At the time of his crash, Hogan was 36, and a late starter in a career interrupted by World War Two. Despite or perhaps because of his horrific injuries, his best triumphs lay ahead: In 1953, on shattered legs, he played just 6 tournaments and won 5 of them including the Masters, the US Open and the British Open. 

We don’t know why Tiger Woods spun off the road—no other vehicles were involved. We do know he was late and tired, and driving on a notoriously dangerous stretch of road. We know he is 45, and was a very early starter in a career interrupted by wild women, sex addiction, scandal, divorce, drugs and severe physical damage brought on by too much wear and too much tear: He’s had 5 operations on his back and 5 on his knee, among many other medical decisions and revisions and incisions.

Ben Hogan had a car crash and then the man became a legend.  
Tiger Woods was a legend and then the man became a car crash. 
 
​Hallowed be thy name
Aside from golfing prowess, and a car crash, these two men have this thing in common; Both were shaped by the extremes of the father.

"The greatest burden a child must bear is the unlived life of its parents,” wrote Carl Jung. 

For Hogan this was literally true: He was 9 and in the house, possibly even in the room, when his father took his own life with a pistol. 

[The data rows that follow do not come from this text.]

## config.mk

```make
export PLATFORM = sky130hd
export DESIGN_NAME = periodic_task_release_scheduler
export DESIGN_NICKNAME = d
export VERILOG_FILES = /design/src/rtl/ptrs_pkg.sv /design/src/rtl/periodic_task_release_scheduler.sv
export SDC_FILE = /design/constraint.sdc
export NUM_CORES = 1
export LEC_CHECK = 0
export BUFFER_PORTS_ARGS = -buffer_cell sky130_fd_sc_hd__buf_2
export CAP_MARGIN = 0
export CELL_PAD_IN_SITES_DETAIL_PLACEMENT = 1
export CELL_PAD_IN_SITES_GLOBAL_PLACEMENT = 1
export CORE_MARGIN = 2
export CORE_UTILIZATION = 45
export DETAILED_ROUTE_END_ITERATION = 8
export PLACE_DENSITY_LB_ADDON = 0.1
export SETUP_SLACK_MARGIN = 0.2
export SYNTH_ARGS = -nofsm -noshare
export SYNTH_HDL_FRONTEND = slang
export SYNTH_SLANG_ARGS = --single-unit
```

## constraint.sdc

```tcl
create_clock -name clk -period 7.3 [get_ports clk]
set_input_delay 1.46 -clock clk [delete_from_list [all_inputs] [get_ports clk]]
set_output_delay 1.46 -clock clk [all_outputs]
set_load 0.01 [all_outputs]
```

## src/rtl/ptrs_pkg.sv

```systemverilog
// Shared constants and codes for the periodic task release scheduler.
package ptrs_pkg;

    localparam int NUM_SLOTS   = 8;
    localparam int MAX_RESULTS = 8;
    localparam int SLOT_W      = (NUM_SLOTS > 1) ? $clog2(NUM_SLOTS) : 1;
    localparam int CNT_W       = $clog2(MAX_RESULTS + 1);

    localparam logic [2:0] MODE_TICK    = 3'd0;
    localparam logic [2:0] MODE_CREATE  = 3'd1;
    localparam logic [2:0] MODE_SUSPEND = 3'd2;
    localparam logic [2:0] MODE_RESUME  = 3'd3;
    localparam logic [2:0] MODE_DELETE  = 3'd4;

    localparam logic KIND_RELEASE = 1'b0;
    localparam logic KIND_STATUS  = 1'b1;

    typedef logic [15:0] period_t;

endpackage

```

## src/rtl/periodic_task_release_scheduler.sv

```systemverilog
// Top level of the periodic task release scheduler: slot table, modulo sequencer, output register.
//
// Usage
//   Input channel (in_valid / in_stall, fields mode, slot, period) carries one transaction
//   per tick or slot operation. Output channel (out_valid / out_stall, fields kind,
//   task_slot, ok, last) carries results; the last result caused by a transaction has last 1.
//   A slot operation (create, suspend, resume, delete, or an unknown mode) gives a single
//   status result, which sits in the output register in the cycle after it is taken.
//   A tick bumps the 32-bit counter and then walks the slots in order. For every occupied,
//   running slot with a nonzero period, one shared restoring remainder unit divides the
//   counter by the period after a set-up step, one quotient bit a cycle. A release walk
//   over the slots follows; the receiver can hold it up by stalling releases.
//   A tick with no release gives no result. At most MAX_RESULTS releases leave per tick.
//   in_stall is high while a tick is being worked on, and while the output register holds
//   a result that the receiver is stalling. A stalled result holds its value.
//   Reset (rst_n low, asynchronous) empties every slot, zeroes the counter and drops any
//   result not yet taken.
module periodic_task_release_scheduler
    import ptrs_pkg::*;
(
    input  logic        clk,
    input  logic        rst_n,
    input  logic        in_valid,
    output logic        in_stall,
    input  logic [2:0]  mode,
    input  logic [7:0]  slot,
    input  logic [15:0] period,
    output logic        out_valid,
    input  logic        out_stall,
    output logic        kind,
    output logic [7:0]  task_slot,
    output logic        ok,
    output logic        last
);

    localparam logic [1:0] ST_IDLE = 2'd0;
    localparam logic [1:0] ST_SCAN = 2'd1;
    localparam logic [1:0] ST_DIV  = 2'd2;
    localparam logic [1:0] ST_EMIT = 2'd3;

    localparam logic [SLOT_W-1:0] LAST_SLOT   = SLOT_W'(NUM_SLOTS - 1);
    localparam logic [7:0]        NUM_SLOTS_B = 8'(NUM_SLOTS);
    localparam logic [CNT_W-1:0]  LAST_CNT    = CNT_W'(MAX_RESULTS - 1);

    // Sequencer and counter
    logic [1:0]           state_reg, state_next;
    logic [31:0]          count_reg, count_next;
    logic [SLOT_W-1:0]    idx_reg, idx_next;
    logic [NUM_SLOTS-1:0] mask_reg, mask_next;
    logic [CNT_W-1:0]     emit_cnt_reg, emit_cnt_next;

    // Shared remainder unit
    logic [31:0] quot_reg, quot_next;
    logic [15:0] rem_reg, rem_next;
    logic [4:0]  bit_reg, bit_next;

    // Slot table
    logic    occ_reg [NUM_SLOTS];
    logic    occ_next [NUM_SLOTS];
    logic    run_reg [NUM_SLOTS];
    logic    run_next [NUM_SLOTS];
    period_t per_reg [NUM_SLOTS];
    period_t per_next [NUM_SLOTS];

    // Output register
    logic       out_valid_reg, out_valid_next;
    logic       kind_reg, kind_next;
    logic [7:0] task_slot_reg, task_slot_next;
    logic       ok_reg, ok_next;
    logic       last_reg, last_next;

    logic              out_free;
    logic              in_accept;
    logic              in_range;
    logic [SLOT_W-1:0] op_idx;
    logic [16:0]       rem_shift;
    logic [16:0]       rem_diff;
    logic [15:0]       rem_step;
    period_t           cur_period;
    logic              eligible;
    logic              higher_set;

    assign out_free  = !out_valid_reg || !out_stall;
    assign in_stall  = (state_reg != ST_IDLE) || !out_free;
    assign in_accept = in_valid && !in_stall;
    assign in_range  = slot < NUM_SLOTS_B;
    assign op_idx    = slot[SLOT_W-1:0];

    assign cur_period = per_reg[idx_reg];
    assign eligible   = occ_reg[idx_reg] && run_reg[idx_reg] && (cur_period != 16'd0);

    // One restoring step: bring down the next counter bit, subtract if it fits
    assign rem_shift = {rem_reg, quot_reg[31]};
    assign rem_diff  = rem_shift - {1'b0, cur_period};
    assign rem_step  = (rem_shift >= {1'b0, cur_period}) ? rem_diff[15:0] : rem_shift[15:0];

    always_comb
    begin
        higher_set = 1'b0;
        for (int j = 0; j < NUM_SLOTS; j++)
        begin
            if ((SLOT_W'(j) > idx_reg) && mask_reg[j])
            begin
                higher_set = 1'b1;
            end
        end
    end

    always_comb
    begin
        state_next     = state_reg;
        count_next     = count_reg;
        idx_next       = idx_reg;
        mask_next      = mask_reg;
        emit_cnt_next  = emit_cnt_reg;
        quot_next      = quot_reg;
        rem_next       = rem_reg;
        bit_next       = bit_reg;
        occ_next       = occ_reg;
        run_next       = run_reg;
        per_next       = per_reg;
        out_valid_next = out_valid_reg && out_stall;
        kind_next      = kind_reg;
        task_slot_next = task_slot_reg;
        ok_next        = ok_reg;
        last_next      = last_reg;

        case (state_reg)
            ST_IDLE:
            begin
                if (in_accept)
                begin
                    if (mode == MODE_TICK)
                    begin
                        count_next = count_reg + 32'd1;
                        idx_next   = '0;
                        mask_next  = '0;
                        state_next = ST_SCAN;
                    end
                    else
                    begin
                        out_valid_next = 1'b1;
                        kind_next      = KIND_STATUS;
                        task_slot_next = slot;
                        last_next      = 1'b1;
                        ok_next        = 1'b0;
                        if (in_range)
                        begin
                            case (mode)
                                MODE_CREATE:
                                begin
                                    if (!occ_reg[op_idx])
                                    begin
                                        occ_next[op_idx] = 1'b1;
                                        run_next[op_idx] = 1'b1;
                                        per_next[op_idx] = period;
                                        ok_next          = 1'b1;
                                    end
                                end
                                MODE_SUSPEND:
                                begin
                                    run_next[op_idx] = 1'b0;
                                    ok_next          = 1'b1;
                                end
                                MODE_RESUME:
                                begin
                                    run_next[op_idx] = 1'b1;
                                    ok_next          = 1'b1;
                                end
                                MODE_DELETE:
                                begin
                                    occ_next[op_idx] = 1'b0;
                                    run_next[op_idx] = 1'b0;
                                    per_next[op_idx] = 16'd0;
                                    ok_next          = 1'b1;
                                end
                                default:
                                begin
                                    ok_next = 1'b0;
                                end
                            endcase
                        end
                    end
                end
            end
            ST_SCAN:
            begin
                if (eligible)
                begin
                    quot_next  = count_reg;
                    rem_next   = 16'd0;
                    bit_next   = 5'd31;
                    state_next = ST_DIV;
                end
                else if (idx_reg == LAST_SLOT)
                begin
                    idx_next      = '0;
                    emit_cnt_next = '0;
                    state_next    = ST_EMIT;
                end
                else
                begin
                    idx_next = idx_reg + 1'b1;
                end
            end
            ST_DIV:
            begin
                rem_next  = rem_step;
                quot_next = {quot_reg[30:0], 1'b0};
                bit_next  = bit_reg - 5'd1;
                if (bit_reg == 5'd0)
                begin
                    mask_next[idx_reg] = (rem_step == 16'd0);
                    if (idx_reg == LAST_SLOT)
                    begin
                        idx_next      = '0;
                        emit_cnt_next = '0;
                        state_next    = ST_EMIT;
                    end
                    else
                    begin
                        idx_next   = idx_reg + 1'b1;
                        state_next = ST_SCAN;
                    end
                end
            end
            ST_EMIT:
            begin
                if (!mask_reg[idx_reg])
                begin
                    if (idx_reg == LAST_SLOT)
                    begin
                        state_next = ST_IDLE;
                    end
                    else
                    begin
                        idx_next = idx_reg + 1'b1;
                    end
                end
                else if (out_free)
                begin
                    out_valid_next = 1'b1;
                    kind_next      = KIND_RELEASE;
                    task_slot_next = 8'(idx_reg);
                    ok_next        = 1'b1;
                    last_next      = !higher_set || (emit_cnt_reg == LAST_CNT);
                    emit_cnt_next  = emit_cnt_reg + 1'b1;
                    if (!higher_set || (emit_cnt_reg == LAST_CNT) || (idx_reg == LAST_SLOT))
                    begin
                        state_next = ST_IDLE;
                    end
                    else
                    begin
                        idx_next = idx_reg + 1'b1;
                    end
                end
            end
            default:
            begin
                state_next = ST_IDLE;
            end
        endcase
    end

    always_ff @(posedge clk or negedge rst_n)
    begin
        if (!rst_n)
        begin
            state_reg     <= ST_IDLE;
            count_reg     <= 32'd0;
            idx_reg       <= '0;
            mask_reg      <= '0;
            emit_cnt_reg  <= '0;
            out_valid_reg <= 1'b0;
            for (int k = 0; k < NUM_SLOTS; k++)
            begin
                occ_reg[k] <= 1'b0;
                run_reg[k] <= 1'b0;
                per_reg[k] <= 16'd0;
            end
        end
        else
        begin
            state_reg     <= state_next;
            count_reg     <= count_next;
            idx_reg       <= idx_next;
            mask_reg      <= mask_next;
            emit_cnt_reg  <= emit_cnt_next;
            out_valid_reg <= out_valid_next;
            occ_reg       <= occ_next;
            run_reg       <= run_next;
            per_reg       <= per_next;
        end
    end

    // Datapath registers, no reset needed
    always_ff @(posedge clk)
    begin
        quot_reg      <= quot_next;
        rem_reg       <= rem_next;
        bit_reg       <= bit_next;
        kind_reg      <= kind_next;
        task_slot_reg <= task_slot_next;
        ok_reg        <= ok_next;
        last_reg      <= last_next;
    end

    assign out_valid = out_valid_reg;
    assign kind      = kind_reg;
    assign task_slot = task_slot_reg;
    assign ok        = ok_reg;
    assign last      = last_reg;

    // The partial remainder always stays below the divisor
    a_rem_below_period: assert property (@(posedge clk) disable iff (!rst_n)
        (state_reg == ST_DIV) |-> (rem_reg < cur_period))
        else $error("remainder not below period");

    // Never more releases per tick than allowed
    a_emit_cap: assert property (@(posedge clk) disable iff (!rst_n)
        emit_cnt_reg <= CNT_W'(MAX_RESULTS))
        else $error("release count above cap");

    // A tick advances the counter by exactly one
    a_tick_count: assert property (@(posedge clk) disable iff (!rst_n)
        (in_accept && (mode == MODE_TICK)) |=> (count_reg == $past(count_reg) + 32'd1))
        else $error("tick did not advance counter");

    // A slot operation yields a status result on the next cycle
    a_op_status: assert property (@(posedge clk) disable iff (!rst_n)
        (in_accept && (mode != MODE_TICK)) |=>
            (out_valid_reg && (kind_reg == KIND_STATUS) && last_reg))
        else $error("missing status result");

    // A shown release names an in-range slot
    a_release_range: assert property (@(posedge clk) disable iff (!rst_n)
        (out_valid_reg && (kind_reg == KIND_RELEASE)) |-> (task_slot_reg < NUM_SLOTS_B))
        else $error("release of out-of-range slot");

endmodule
```

# Yosys cells after proc, flatten, opt, wreduce, memory -nomap -nowiden

Index checks and enable logic that the tools add are counted.

Input bits: 31
Word-level logic and storage cells: 237
Register bits after elaboration: 258
Output and inout port bits: 13

Eq/ne operators: 24
Reduce and logical (&&, ||, !) cells: 46
$add $sub $neg: 5
Muxes and demuxes: 100
Order comparisons: 15
Bitwise logic cells: 10

Operators by type and width:

| cell                  | count |
|---|---|
| $pmux 128 s2          | 1 |
| $and 128x128->128     | 1 |
| $bwmux 128            | 1 |
| $mux 128              | 1 |
| $not 128->128         | 1 |
| $mux 16               | 5 |
| $mux 8                | 9 |
| $pmux 32 s2           | 1 |
| $bmux 16 s3           | 1 |
| $demux 16 s3          | 1 |
| $pmux 8 s2            | 3 |
| $mux 1                | 33 |
| $add 32x1->32 const B | 1 |
| $mux 32               | 1 |
| $pmux 16 s2           | 1 |
| $mux 3                | 9 |
| $pmux 8 s3            | 1 |
| $mux 2                | 10 |
| $mux 4                | 5 |
| $ne 2x2->1 const B    | 9 |
| $ne 3x3->1 const B    | 6 |
| $ge 17x16->1          | 1 |
| $and 8x8->8           | 2 |
| $logic_not 16->1      | 1 |
| other kinds (48)      | 95 |

# Longest topological paths before layout

Gate-level depths: netlist (run 1).

Depth after elaboration: 17
Depth in mapped cells: 17
Depth with buffers taken out: 13

# Least setup slack after synthesis (run 1)

No wires, ideal clock.

Path type: register to register
Start: reg state_reg[0]
End: reg bit_reg[0] (enable)
Arrival time: 4.890 ns
Required time: 6.763 ns
Path buffers: 2
Setup time: 0.537 ns
Path slack: 1.873 ns
Period minus slack after synthesis: 5.427 ns
Cell stages (with the launch flop): 7
Cells stage by stage: dfrtp_1 -> inv_1 -> ha_1 -> clkbuf_1 -> inv_1 -> clkbuf_1 -> o21ai_0

Cells in the longest elaborated chain, start to end: 3
Elaborated cells between the ends (all ways): 5
Those cells by class: eq/ne: 3; reduce/logical: 2

Ends and longest elaborated chain:

| element                                                   | line                                   | source |
|---|---|---|
| start: declaration                                        | periodic_task_release_scheduler.sv:46  | `logic [1:0] state_reg, state_next;` |
| start signal: assignment                                  | periodic_task_release_scheduler.sv:284 | `state_reg <= state_next;` |
| $eq 2x1->1 or $eq 2x2->1 (tied branches)                  | periodic_task_release_scheduler.sv:128 | `case (state_reg)` |
| $ne 2x2->1 (no line) or $reduce_bool 2->1 (tied branches) | --                                     |  |
| $reduce_and 2->1 (no line) *                              | --                                     |  |
| end signal: assignment                                    | periodic_task_release_scheduler.sv:301 | `bit_reg <= bit_next;` |
| end: declaration                                          | periodic_task_release_scheduler.sv:55  | `logic [4:0] bit_reg, bit_next;` |

Every way passes the cells marked *; elsewhere a longest branch is shown, timed or not.
A chain may end at the register's enable or synchronous reset.

# Final worst setup path (run 1)

Start: reg idx_reg[0]
End: reg mask_reg[7]

Cells in the longest elaborated chain, start to end: 10
Elaborated cells between the ends (all ways): 16
Those cells by class: add/sub: 1; order compare: 3; mux: 9; bitwise: 1; reduce/logical: 2

Ends and longest elaborated chain:

| element                                        | line                                                                         | source |
|---|---|---|
| start: declaration                             | periodic_task_release_scheduler.sv:48                                        | `logic [SLOT_W-1:0] idx_reg, idx_next;` |
| start signal: assignment                       | periodic_task_release_scheduler.sv:286                                       | `idx_reg <= idx_next;` |
| $not 3->4 (implied by the code)                | periodic_task_release_scheduler.sv:89                                        | `assign cur_period = per_reg[idx_reg];` |
| $bmux 16 s3                                    | periodic_task_release_scheduler.sv:89                                        |  |
| $mux 16 (implied by the code) (2 in series)    | periodic_task_release_scheduler.sv:89                                        |  |
| $sub 16x16->16 or $ge 17x16->1 (tied branches) | periodic_task_release_scheduler.sv:94, periodic_task_release_scheduler.sv:95 |  |
| $mux 16                                        | periodic_task_release_scheduler.sv:95                                        | `assign rem_step = (rem_shift >= {1'b0, cur_period}) ? rem_diff[15:0] : rem_shift[15:0];` |
| $logic_not 16->1                               | periodic_task_release_scheduler.sv:213                                       | `mask_next[idx_reg] = (rem_step == 16'd0);` |
| $bwmux 8 *                                     | periodic_task_release_scheduler.sv:213                                       |  |
| $mux 8 *                                       | periodic_task_release_scheduler.sv:211                                       | `if (bit_reg == 5'd0)` |
| $pmux 8 s2 *                                   | periodic_task_release_scheduler.sv:128                                       |  |
| end signal: assignment                         | periodic_task_release_scheduler.sv:287                                       | `mask_reg <= mask_next;` |
| end: declaration                               | periodic_task_release_scheduler.sv:49                                        | `logic [NUM_SLOTS-1:0] mask_reg, mask_next;` |

Every way passes the cells marked *; elsewhere a longest branch is shown, timed or not. The select of a mux whose other input is x is not followed.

​Earl Woods meanwhile was a college baseball player who spent 20 years in the US Army—including tours of duty in Vietnam as a Green Beret Lieutenant Colonel—before finding his true calling: putting his son on the world stage. 

He put a golf club in his hand at the age of one, had him appear on TV—with Bob Hope—at two and turned him into a kind of child soldier of golf. 

As a newly-minted pro, at a dinner in his honour, the father said of the son: “He will bring to the world a humanitarianism which has never been known before…I acknowledge only a small part in that in that I know that I was personally selected by God himself to nurture this young man.”

Later, he said: “Tiger will do more than any other man in history to change the course of humanity.”

Sports Illustrated asked for clarification, suggesting he meant sports history. He surely wasn’t suggesting Tiger would be bigger than, say, Nelson Mandela, Gandhi, Buddha? Was he?

Yes, he was. He added that Tiger would accomplish miracles and was, in fact, the “Chosen One.”

Mental mastery
We are always hearing about athletes’ physical health in great detail. When the England football team captain David Beckham broke the tiny second metatarsal bone in his left foot in the run-up to the 2002 World Cup, it was practically a national emergency.

But very little is said about their mental health, which is odd when you consider how odd their lives are. Studies show that around 35 percent of elite professional athletes suffer from a mental health crisis, in all the usual time-honoured ways: addiction, drugs, stress, eating disorders, sleep disorders, burnout, depression, anxiety. 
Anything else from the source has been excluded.